Any nice tools for untying knots in Haskell?

Asked 20/1, 2012 at 17:3 Answered 21/1, 2012 at 23:17

I've a data structure with several different types of internal circular linking, making it infinite in the sense of say the cycle command. Are there any interesting modules for collapsing such structures into flat data structures that use indexing instead?

I'm interested in serializing the complete data structure, both via Read and Show as well as via Data.Serialize or similar.

There are obviously nice features of building a sequential index, but an index based upon hash values of memory addresses might work fine too.

Enforcement answered 20/1, 2012 at 17:3 Comment(0)

This isn't really possible; there is no way to detect, from within pure code, that the list repeat 1 is cyclic. Indeed, it could even not be cyclic, on sufficiently esoteric implementations of Haskell.

It is technically possible on common implementations of Haskell, however, using a technique called observable sharing,¹ but it's rather complicated, and unless you're a very experienced Haskell programmer, most of the time you don't really want to solve your problem with observable sharing.

Unless you have very special requirements that would make this a good idea, I would suggest instead representing the cyclic graph that your structure represents directly; for instance, using a graph library such as the standard Data.Graph or FGL.

If you do want to try observable sharing, though, I would suggest using the data-reify package (as described in Type-Safe Observable Sharing in Haskell), which only requires a simple type-class instance and has a safe, IO-based interface; it's essentially based on memory addresses (actually, StableNames), as you suggested.

One of the reasons you shouldn't use observable sharing unless you really have a need to is that it breaks referential transparency; for instance, it allows you to distinguish repeat 1 and 1 : repeat 1, and even let xs = 1 : xs in xs and let f x = x : f x in f 1, of these depending on compiler optimisations!
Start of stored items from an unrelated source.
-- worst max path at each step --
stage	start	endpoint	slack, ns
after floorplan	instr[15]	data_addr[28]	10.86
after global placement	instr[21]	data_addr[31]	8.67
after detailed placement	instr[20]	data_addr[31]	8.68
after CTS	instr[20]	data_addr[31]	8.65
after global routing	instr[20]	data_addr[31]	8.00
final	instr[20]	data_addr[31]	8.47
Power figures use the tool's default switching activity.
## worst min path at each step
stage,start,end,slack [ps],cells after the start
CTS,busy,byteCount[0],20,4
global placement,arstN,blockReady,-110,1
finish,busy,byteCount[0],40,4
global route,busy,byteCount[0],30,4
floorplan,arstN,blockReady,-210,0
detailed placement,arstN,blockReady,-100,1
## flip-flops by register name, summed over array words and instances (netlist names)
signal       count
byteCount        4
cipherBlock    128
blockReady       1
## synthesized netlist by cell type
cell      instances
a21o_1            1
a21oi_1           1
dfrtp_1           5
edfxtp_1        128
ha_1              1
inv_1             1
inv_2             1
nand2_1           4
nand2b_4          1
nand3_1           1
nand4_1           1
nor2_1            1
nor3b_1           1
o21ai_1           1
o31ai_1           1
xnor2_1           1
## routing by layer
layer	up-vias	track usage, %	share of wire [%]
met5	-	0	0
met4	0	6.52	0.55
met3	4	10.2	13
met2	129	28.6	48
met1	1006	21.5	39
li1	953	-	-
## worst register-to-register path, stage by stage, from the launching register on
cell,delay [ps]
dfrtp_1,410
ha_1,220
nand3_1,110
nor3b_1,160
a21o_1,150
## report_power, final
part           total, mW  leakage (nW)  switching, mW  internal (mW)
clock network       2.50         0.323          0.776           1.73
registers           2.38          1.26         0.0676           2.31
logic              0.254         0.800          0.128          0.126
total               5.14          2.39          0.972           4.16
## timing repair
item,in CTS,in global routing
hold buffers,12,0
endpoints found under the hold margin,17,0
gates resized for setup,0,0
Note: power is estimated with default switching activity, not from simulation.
$ cat config.mk
export PLATFORM = sky130hd
export DESIGN_NAME = blockSerializer
export DESIGN_NICKNAME = d
export VERILOG_FILES = /design/src/hw/aesTypesPkg.sv /design/src/hw/blockSerializer.sv
export SDC_FILE = /design/constraint.sdc
export NUM_CORES = 1
export LEC_CHECK = 0
export BUFFER_PORTS_ARGS = -buffer_cell sky130_fd_sc_hd__clkbuf_2
export CORE_ASPECT_RATIO = 2
export CORE_MARGIN = 8
export CORE_UTILIZATION = 35
export CTS_CLUSTER_DIAMETER = 120
export CTS_CLUSTER_SIZE = 20
export DETAILED_ROUTE_END_ITERATION = 10
export PLACE_DENSITY = 0.67
export SETUP_SLACK_MARGIN = 0.5
export SYNTH_ARGS = -nofsm -noshare
export SYNTH_HDL_FRONTEND = slang
export SYNTH_SLANG_ARGS = --single-unit
$ cat constraint.sdc
create_clock -name clock -period 3.01 [get_ports clock]
set_input_delay 0.1505 -clock clock [delete_from_list [all_inputs] [get_ports clock]]
set_output_delay 0.1505 -clock clock [all_outputs]
set_load 0.01 [all_outputs]
$ cat src/hw/aesTypesPkg.sv
package aesTypesPkg;

    ////////////////////////////////////////
    // sizes
    ////////////////////////////////////////

    // bytes per state block and per round key
    localparam int blockBytes = 16;
    // inverse rounds after the initial key add
    localparam int numRounds = 10;
    // eleven round keys of 16 bytes each
    localparam int keyStoreBytes = 176;

    ////////////////////////////////////////
    // types
    ////////////////////////////////////////

    // one state or key byte
    typedef logic [7:0] aesByte;

    // full state or round key, byte 0 in bits 7:0
    typedef logic [8*blockBytes-1:0] aesBlock;

    // round number 0 to 10
    typedef logic [3:0] roundIndex;

    // byte address into the key store
    typedef logic [7:0] keyAddr;

endpackage

$ cat src/hw/blockSerializer.sv
`timescale 1ns/1ps

module blockSerializer import aesTypesPkg::*; (
    input  logic    clock,
    input  logic    arstN,
    input  aesBlock plainBlock,
    input  logic    blockDone,
    output logic    outValid,
    output aesByte  outByte,
    output logic    draining
);

    // byte being presented this cycle
    logic [3:0] byteCount;
    logic       active;
    aesBlock    shiftReg;

    ////////////////////////////////////////
    // output sequencing
    ////////////////////////////////////////

    always_ff @(posedge clock or negedge arstN) begin
        if (!arstN) begin
            active    <= 1'b0;
            byteCount <= '0;
        end else if (blockDone) begin
            active    <= 1'b1;
            byteCount <= '0;
        end else if (active) begin
            byteCount <= byteCount + 4'd1;
            // stop after byte 15
            if (byteCount == 4'(blockBytes - 1)) begin
                active <= 1'b0;
            end
        end
    end

    // byte 0 first, shift down one byte per cycle
    always_ff @(posedge clock) begin
        if (blockDone) begin
            shiftReg <= plainBlock;
        end else if (active) begin
            shiftReg <= shiftReg >> 8;
        end
    end

    assign outValid = active;
    assign outByte  = shiftReg[7:0];

    // low during the last byte so the core frees up in time
    assign draining = active && (byteCount != 4'(blockBytes - 1));

endmodule
## config.mk

```make
export PLATFORM = sky130hd
export DESIGN_NAME = roundKeyStore
export DESIGN_NICKNAME = d
export VERILOG_FILES = /design/src/hw/aesTypesPkg.sv /design/src/hw/roundKeyStore.sv
export SDC_FILE = /design/constraint.sdc
export NUM_CORES = 1
export LEC_CHECK = 0
export BUFFER_PORTS_ARGS = -buffer_cell sky130_fd_sc_hd__clkbuf_2
export CORE_UTILIZATION = 25
export DETAILED_ROUTE_END_ITERATION = 10
export SYNTH_ARGS = -nofsm -noshare
export SYNTH_HDL_FRONTEND = slang
export SYNTH_SLANG_ARGS = --single-unit
```

## constraint.sdc

```tcl
create_clock -name clock -period 3.35 [get_ports clock]
set_input_delay 0 -clock clock [delete_from_list [all_inputs] [get_ports clock]]
set_output_delay 0 -clock clock [all_outputs]
set_load 0.05 [all_outputs]
```

## src/hw/aesTypesPkg.sv

```systemverilog
package aesTypesPkg;

    ////////////////////////////////////////
    // sizes
    ////////////////////////////////////////

    // bytes per state block and per round key
    localparam int blockBytes = 16;
    // inverse rounds after the initial key add
    localparam int numRounds = 10;
    // eleven round keys of 16 bytes each
    localparam int keyStoreBytes = 176;

    ////////////////////////////////////////
    // types
    ////////////////////////////////////////

    // one state or key byte
    typedef logic [7:0] aesByte;

    // full state or round key, byte 0 in bits 7:0
    typedef logic [8*blockBytes-1:0] aesBlock;

    // round number 0 to 10
    typedef logic [3:0] roundIndex;

    // byte address into the key store
    typedef logic [7:0] keyAddr;

endpackage

```

## src/hw/roundKeyStore.sv

```systemverilog
`timescale 1ns/1ps

module roundKeyStore import aesTypesPkg::*; (
    input  logic      clock,
    input  logic      arstN,
    input  logic      keyWrite,
    input  keyAddr    keyAddress,
    input  aesByte    keyByte,
    input  logic      busy,
    input  roundIndex roundSelect,
    output aesBlock   roundKey
);

    // expanded key bytes, round 0 at the bottom
    aesByte keyMem [keyStoreBytes];

    // registered write stage
    logic   wrPending;
    keyAddr wrAddr;
    aesByte wrData;

    ////////////////////////////////////////
    // write port
    ////////////////////////////////////////

    // accepted only in range and while idle
    always_ff @(posedge clock or negedge arstN) begin
        if (!arstN) begin
            wrPending <= 1'b0;
        end else begin
            wrPending <= keyWrite && !busy && (int'(keyAddress) < keyStoreBytes);
        end
    end

    always_ff @(posedge clock) begin
        wrAddr <= keyAddress;
        wrData <= keyByte;
        if (wrPending) begin
            keyMem[wrAddr] <= wrData;
        end
    end

    ////////////////////////////////////////
    // round key read
    ////////////////////////////////////////

    // sixteen bytes from 16*roundSelect, zero past round 10
    always_comb begin
        roundKey = '0;
        if (int'(roundSelect) <= numRounds) begin
            for (int i = 0; i < blockBytes; i++) begin
                roundKey[8*i +: 8] = keyMem[int'(roundSelect) * blockBytes + i];
            end
        end
    end

endmodule

```

==> flow_summary_export.csv <==
group,metric,value,unit
critical_path,critPathKind,"reg2reg",
floorplanning,core_area,0.223,sq mm
synth,syn_inst,2958,
sta,finalSetupTns,0,ps
synth,yosys_warnings,0,
power,power.total,36.8,mW
run_status,status,"finished, final reports clean",
global_route,antenna_found_initial,6,
placed_design,hpwlAfterDp,96700,microns
routing,highest_layer,"met5",
synth,synth_edf_count,1408,
floorplanning,die_h,477,microns
routing,remaining_drc_errors,0,
routing,wirelength_met1,67800,microns
routing,vias,29200,
clock_tree,insertion_delay,760,ps
routing,ant_nets,0,
critical_path,rr_startpoint,"wrAddr[5]$_DFF_P_",
critical_path,cp_slowest_cell,"nor2_1",
critical_path,cp-startpoint,"wrAddr[5]$_DFF_P_",
placed_design,place.gp.congestion,0.776,
global_route,overflow,0,
routing,dr_wl_met3,9090,microns
run,drv_cap,0,
synth,synth_top_cell_by_area,"edfxtp_1",
synth,synth_nets,2982,
placed_design,portBuffers,151,
routing,avgRoutedWirePerCell,23.9,microns
cells_and_area,final.fill_count,21800,
global_route,grt_usage,0.131,
routing,route.met2.wl,72300,microns
sta,min_period,2700,ps
sta,fin_skew,27.6,ps
clock_tree,cts_buffers,135,
critical_path,crit_path_max_fanout,8,
routing,drt-total-wl,152000,microns
global_route,grt_pass1_vias,29400,
routing,drt_pass1_iterations,6,
power,vdd.ir_drop.worst,485,uV
sta,finalHoldViolCount,0,
floorplanning,die_w,477,microns
synth,async_flop_share,0.000702,
critical_path,cp_top_family,"simple AND/OR/NAND/NOR gates",
critical_path,path_cells,"nor2b_1 -> nand3_1 -> nor2_1",
routing,viasPerCell,4.59,
critical_path,max_stage_delay,980,ps
cells_and_area,multi_input_area,0.0127,sq mm
min_path,hold_path.startpoint,"keyAddress[3]",
synth,ys_seq_area_frac,0.756,
sta,slew_viol_final,0,
critical_path,worstPathArrival,3050,ps
clock_tree,cts_max_path_buffers,3,
cells_and_area,drive_gt1_frac,0.283,
cells_and_area,regArea,0.0427,sq mm
synth,ys_types,36,
critical_path,reg2reg_slack,650,ps
cells_and_area,fin_cells,6365,
critical_path,crit_buf_inv,0,
synth,yosys-top-cells-area,"edfxtp_1 75%, mux4_2 5.1%, mux2_2 4.9%, mux2i_1 2.9%, a221oi_1 2.5%",
power,leakagePower,21.0,nW
placed_design,dp_slack,717,ps
critical_path,cp_data_required_time,3710,ps
floorplanning,die_area,0.227,sq mm
global_route,grt_pass1_wl,218000,microns
sta,setup_viol,0,
placed_design,dpl.cell_count,6097,
clock_tree,postCtsSetupBuffers,0,
sta,tightest_slew,1220,ps
clock_tree,cts_hold_buf,29,
cells_and_area,synthToLayoutAreaGrowth,17.5,%
clock_tree,cts.sinks,1425,
power,power.density,555,mW/mm^2
clock_tree,clkSlewWorstSetupHoldPaths,60,ps
routing,drt_iter0_markers,2850,
clock_tree,cts_root_buffer,"clkbuf_16",
sta,max_freq,371,MHz
sta,slew_headroom,0.186,
global_route,grt_max_degree,108,
synth,synth_top_area_share,0.750,
sta,rsz0062_at_grt,"false",
cells_and_area,nets,3312,
sta,layout_worst_path_cycle_share,0.805,
clock_tree,cts_tree,"built",
synth,syn_area,0.0564,sq mm
sta,setup_slack,654,ps
clock_tree,h-tree-depth,4,
critical_path,cp-end-kind,"flip-flop",
clock_tree,cts_resized,0,
floorplanning,num_io_pins,152,
floorplanning,row_count,173,
synth,ys_seq_elements,1425,
floorplanning,start_util,0.253,
min_path,hold_class,"in2reg",
synth,avgSynthCellArea,19.1,sq um
synth,synthFlopType,"edfxtp_1",
critical_path,cp-start-kind,"flip-flop",
-- final timing paths --
check | to | depth (start not counted)
hold reg to reg | keyMem[49][2]$_DFFE_PP_ | 0
setup / recovery | keyMem[39][2]$_DFFE_PP_ | 3
max in group asynchronous | wrPending$_DFF_PN0_ | 3
setup reg to reg | keyMem[39][2]$_DFFE_PP_ | 3
hold / removal | wrAddr[3]$_DFF_P_ | 2
min in group asynchronous | wrPending$_DFF_PN0_ | 3
## config.mk

```make
export PLATFORM = sky130hd
export DESIGN_NAME = gat_writeback_top
export DESIGN_NICKNAME = d
export VERILOG_FILES = /design/src/hw/gat_pkg.sv /design/src/hw/feat_fifo.sv /design/src/hw/gat_writeback_top.sv /design/src/hw/h_data_ram.sv /design/src/hw/subgraph_handler.sv /design/src/hw/subgraph_index_ram.sv
export VERILOG_INCLUDE_DIRS = /design/src /design/src/include
export SDC_FILE = /design/constraint.sdc
export NUM_CORES = 1
export LEC_CHECK = 0
export ABC_AREA = 0
export BUFFER_PORTS_ARGS = -buffer_cell sky130_fd_sc_hd__buf_2
export CAP_MARGIN = 20
export CORE_UTILIZATION = 50
export CTS_CLUSTER_SIZE = 25
export DETAILED_ROUTE_END_ITERATION = 10
export HOLD_SLACK_MARGIN = 0.03
export MAX_ROUTING_LAYER = met4
export PLACE_DENSITY = 0.66
export SLEW_MARGIN = 30
export SYNTH_ARGS = -nofsm -noshare
export SYNTH_HDL_FRONTEND = slang
export SYNTH_SLANG_ARGS = --single-unit
```

## constraint.sdc

```tcl
create_clock -name clk -period 7.1 [get_ports clk]
set_input_delay 1.065 -clock clk [delete_from_list [all_inputs] [get_ports clk]]
set_output_delay 1.065 -clock clk [all_outputs]
set_load 0.005 [all_outputs]
```
<file path="config.mk">
export PLATFORM = sky130hd
export DESIGN_NAME = lsu_request_ctrl
export DESIGN_NICKNAME = d
export VERILOG_FILES = /design/src/logic/lsu_pkg.sv /design/src/logic/lsu_request_ctrl.sv
export SDC_FILE = /design/constraint.sdc
export NUM_CORES = 1
export LEC_CHECK = 0
export ABC_CLOCK_PERIOD_IN_PS = 6200
export BUFFER_PORTS_ARGS = -buffer_cell sky130_fd_sc_hd__buf_2
export CELL_PAD_IN_SITES_DETAIL_PLACEMENT = 1
export CELL_PAD_IN_SITES_GLOBAL_PLACEMENT = 2
export CORE_AREA = 4 4 197 103
export CTS_CLUSTER_DIAMETER = 120
export DETAILED_ROUTE_END_ITERATION = 10
export DIE_AREA = 0 0 201 107
export GPL_ROUTABILITY_DRIVEN = 0
export PLACE_DENSITY_LB_ADDON = 0.1
export RECOVER_POWER = 100
export SETUP_SLACK_MARGIN = 0.02
export SYNTH_ARGS = -nofsm -noshare
export SYNTH_HDL_FRONTEND = slang
export SYNTH_SLANG_ARGS = --single-unit
</file>
<file path="constraint.sdc">
create_clock -name clock -period 6.2 [get_ports clock]
set_input_delay 1.24 -clock clock [delete_from_list [all_inputs] [get_ports clock]]
set_output_delay 1.24 -clock clock [all_outputs]
set_load 0.005 [all_outputs]
</file>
¹ The basic idea behind observable sharing is to expose the sharing done by standard Haskell implementations, which can be basically summarised as "duplicating values doesn't copy them"; so let xs = 1:xs in xs is a cyclic list, because the same value for the entirety of xs is used for its tail, rather than recomputing it each time, and (\x -> (x,x)) expensive (where expensive is some long-running computation that produces a large result) just results in two pointers to expensive, rather than copying the thunk (which means that, even if you force both fields, the computation will only be done once, and the result will only be stored once in memory).

Saretta answered 20/1, 2012 at 17:16 Comment(3)

Alright, I could simply assign each record an index when I create it, perhaps even using a random number generator if sequentially assignment proves difficult. I could then fold the data structure into only mentioning these indices by writing instance for Data.Traversable or something, well must make sure it stays finite of course, not sure if there should be a separate typeclass for finiteized traversals or soemthing. – Enforcement 20/1, 2012 at 19:3

@JeffBurdges: If you're already creating each structure element in a monad, then that should work fine; observable sharing is used when you want pure construction. I would recommend defining your own traversing function for something like this; it feels weird to overload the meaning of Traversable in that way. – Saretta 20/1, 2012 at 19:11

Or I could simply define a normal infinitary traversal instance but only use it when filling in an output mapping according to the indices, thus making it terminate. Thanks! – Enforcement 20/1, 2012 at 19:20

As mentioned in @Paul Johnson's answer, you can build a labelled version of your structure and use the labels as a means of referencing different parts of your structure.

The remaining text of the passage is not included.